Hormonal Emergency Contraception

Melissa Sanders Wanner, Pharm.D., Rachel L. Couchenour, Pharm.D.


Pharmacotherapy. 2002;22(1) 

In This Article


The probability of conceiving after one act of unprotected intercourse is relatively low and varies based on when during the menstrual cycle intercourse occurs.[17] There is a possibility of conception when intercourse takes place within the 5 days before or on the estimated date of ovulation. Probabilities of conception after a single act of unprotected intercourse range from 10% when intercourse occurs 5 days before ovulation to 33% when it occurs on the day of ovulation.[17] In addition, a recent study found that these 6 fertile days are highly variable, and more than 70% of women ovulate before day 10 or after day 17 of their menstrual cycles.[18] Thus, when evaluating clinical studies of the efficacy of emergency contraception, it is important to recognize that not all women who have unprotected intercourse become pregnant. Studies should assess the expected number of pregnancies. This is calculated by identifying the day during a woman's cycle on which intercourse occurred and multiplying it by the probability of conception on that cycle day. This number then should be compared with the number of observed pregnancies that occurred despite the use of emergency contraception.[4] Table 2 summarizes the clinical trials assessing the efficacy and tolerability of the various forms of hormonal emergency contraception.

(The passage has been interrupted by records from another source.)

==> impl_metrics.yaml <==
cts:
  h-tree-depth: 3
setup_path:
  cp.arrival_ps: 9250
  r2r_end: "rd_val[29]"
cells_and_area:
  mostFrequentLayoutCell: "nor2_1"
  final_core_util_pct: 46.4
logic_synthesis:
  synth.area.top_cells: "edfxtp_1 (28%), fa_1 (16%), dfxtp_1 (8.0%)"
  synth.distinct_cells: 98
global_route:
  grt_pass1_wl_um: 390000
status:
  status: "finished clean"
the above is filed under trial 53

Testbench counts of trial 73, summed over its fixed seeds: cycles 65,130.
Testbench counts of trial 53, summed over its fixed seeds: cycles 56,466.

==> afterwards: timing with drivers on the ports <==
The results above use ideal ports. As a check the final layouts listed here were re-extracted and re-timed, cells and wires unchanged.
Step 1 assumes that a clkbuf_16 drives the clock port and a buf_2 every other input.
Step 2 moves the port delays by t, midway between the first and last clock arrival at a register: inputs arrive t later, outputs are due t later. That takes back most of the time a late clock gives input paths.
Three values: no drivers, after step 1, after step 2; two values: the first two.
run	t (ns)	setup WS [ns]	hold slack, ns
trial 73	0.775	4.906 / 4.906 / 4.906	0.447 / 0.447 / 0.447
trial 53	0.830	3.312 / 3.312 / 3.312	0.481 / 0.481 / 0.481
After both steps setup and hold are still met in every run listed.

In 1972, a study was conducted to evaluate the combination of ethinyl estradiol 100 µg and d,l-norgestrel 1.0 mg as a single dose for emergency contraception.[19] Since that time, many trials have been conducted, and the regimen has been modified to what is seen in practice today: two doses of ethinyl estradiol 100 µg and norgestrel 1.0 mg separated by 12 hours, with the first dose taken within 72 hours of unprotected intercourse.[7,20]

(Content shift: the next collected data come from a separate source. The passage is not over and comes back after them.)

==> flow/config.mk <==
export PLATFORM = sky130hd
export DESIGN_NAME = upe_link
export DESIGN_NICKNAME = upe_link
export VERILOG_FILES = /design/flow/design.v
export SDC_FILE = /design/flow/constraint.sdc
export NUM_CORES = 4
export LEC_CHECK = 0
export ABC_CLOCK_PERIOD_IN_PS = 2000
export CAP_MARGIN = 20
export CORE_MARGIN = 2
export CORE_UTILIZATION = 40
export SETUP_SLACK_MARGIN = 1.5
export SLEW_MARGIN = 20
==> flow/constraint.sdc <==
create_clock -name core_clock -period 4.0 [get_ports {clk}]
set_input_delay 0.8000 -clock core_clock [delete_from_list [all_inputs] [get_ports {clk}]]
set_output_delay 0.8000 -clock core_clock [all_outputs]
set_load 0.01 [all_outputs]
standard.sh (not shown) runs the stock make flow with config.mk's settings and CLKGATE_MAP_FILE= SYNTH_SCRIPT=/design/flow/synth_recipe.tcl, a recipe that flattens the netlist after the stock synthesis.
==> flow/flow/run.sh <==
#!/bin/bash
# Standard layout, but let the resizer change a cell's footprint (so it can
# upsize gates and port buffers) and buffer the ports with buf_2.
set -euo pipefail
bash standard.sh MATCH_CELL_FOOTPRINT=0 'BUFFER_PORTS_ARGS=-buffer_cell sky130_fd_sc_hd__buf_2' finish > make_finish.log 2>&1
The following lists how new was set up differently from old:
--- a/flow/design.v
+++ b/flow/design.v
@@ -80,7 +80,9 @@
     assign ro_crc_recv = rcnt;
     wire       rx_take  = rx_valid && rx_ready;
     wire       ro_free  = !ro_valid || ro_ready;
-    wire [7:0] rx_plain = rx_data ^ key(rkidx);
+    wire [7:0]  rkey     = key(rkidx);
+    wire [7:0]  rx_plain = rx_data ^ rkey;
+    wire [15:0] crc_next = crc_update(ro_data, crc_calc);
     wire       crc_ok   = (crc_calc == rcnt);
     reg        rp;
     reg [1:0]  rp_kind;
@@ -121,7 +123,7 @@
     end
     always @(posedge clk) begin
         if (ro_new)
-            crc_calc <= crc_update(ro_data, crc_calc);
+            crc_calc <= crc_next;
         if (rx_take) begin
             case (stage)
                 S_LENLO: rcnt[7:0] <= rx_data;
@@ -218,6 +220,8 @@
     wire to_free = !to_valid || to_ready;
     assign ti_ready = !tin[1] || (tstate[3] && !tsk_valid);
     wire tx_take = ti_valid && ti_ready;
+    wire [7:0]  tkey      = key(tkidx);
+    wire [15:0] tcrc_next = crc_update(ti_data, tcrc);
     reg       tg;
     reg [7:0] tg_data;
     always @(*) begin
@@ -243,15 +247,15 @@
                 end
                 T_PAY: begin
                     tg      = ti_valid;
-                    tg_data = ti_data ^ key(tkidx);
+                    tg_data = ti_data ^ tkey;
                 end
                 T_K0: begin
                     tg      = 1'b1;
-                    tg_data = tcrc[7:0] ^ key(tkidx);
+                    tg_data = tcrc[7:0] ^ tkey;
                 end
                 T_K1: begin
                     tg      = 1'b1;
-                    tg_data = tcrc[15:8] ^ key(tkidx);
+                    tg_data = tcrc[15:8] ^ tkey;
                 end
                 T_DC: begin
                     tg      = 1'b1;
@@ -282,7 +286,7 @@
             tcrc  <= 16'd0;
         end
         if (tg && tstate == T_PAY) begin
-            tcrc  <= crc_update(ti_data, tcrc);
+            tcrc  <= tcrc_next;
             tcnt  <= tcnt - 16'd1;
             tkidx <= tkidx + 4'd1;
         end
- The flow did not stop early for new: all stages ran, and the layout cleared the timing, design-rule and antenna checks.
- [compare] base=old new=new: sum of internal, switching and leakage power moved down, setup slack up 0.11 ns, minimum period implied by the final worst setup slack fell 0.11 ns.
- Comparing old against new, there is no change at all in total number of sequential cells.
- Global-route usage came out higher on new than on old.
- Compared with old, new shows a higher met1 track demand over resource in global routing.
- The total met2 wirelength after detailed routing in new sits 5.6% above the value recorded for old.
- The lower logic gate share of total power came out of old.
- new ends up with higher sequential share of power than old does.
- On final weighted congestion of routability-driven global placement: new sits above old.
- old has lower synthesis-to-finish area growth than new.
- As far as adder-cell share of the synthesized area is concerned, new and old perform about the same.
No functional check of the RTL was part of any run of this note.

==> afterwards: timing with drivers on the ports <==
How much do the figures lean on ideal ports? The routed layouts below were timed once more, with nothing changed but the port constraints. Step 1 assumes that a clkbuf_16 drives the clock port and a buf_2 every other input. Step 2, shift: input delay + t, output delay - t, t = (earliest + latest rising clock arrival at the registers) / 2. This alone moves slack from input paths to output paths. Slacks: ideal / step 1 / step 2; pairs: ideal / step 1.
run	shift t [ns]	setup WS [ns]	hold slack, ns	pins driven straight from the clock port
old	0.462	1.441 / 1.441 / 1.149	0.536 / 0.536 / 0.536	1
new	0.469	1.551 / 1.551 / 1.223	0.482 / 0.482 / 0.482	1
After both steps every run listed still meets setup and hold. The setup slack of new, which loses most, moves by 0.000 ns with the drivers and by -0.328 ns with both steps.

The most recent estimate of the effectiveness of the Yuzpe regimen was reported in a meta-analysis.[21] Only studies that reported results based on the cycle day of unprotected intercourse relative to the expected day of ovulation were included. To assess the regimen's effectiveness, the authors compared the combined outcomes from eight studies to five sets of external conception probabilities. The expected conception probabilities were derived from two studies that examined women who were not using contraception. The authors determined the likelihood of pregnancy from unprotected intercourse on each menstrual cycle day relative to the day of ovulation. Comparisons were made between the expected number of pregnancies and the actual conception rates. Forty-five estimates of effectiveness were determined and ranged from 56.4-89.3%. The authors' preferred point estimate was that the Yuzpe regimen decreased the risk of pregnancy by 74.1% (95% confidence interval [CI] 62.9-79.2%).[21]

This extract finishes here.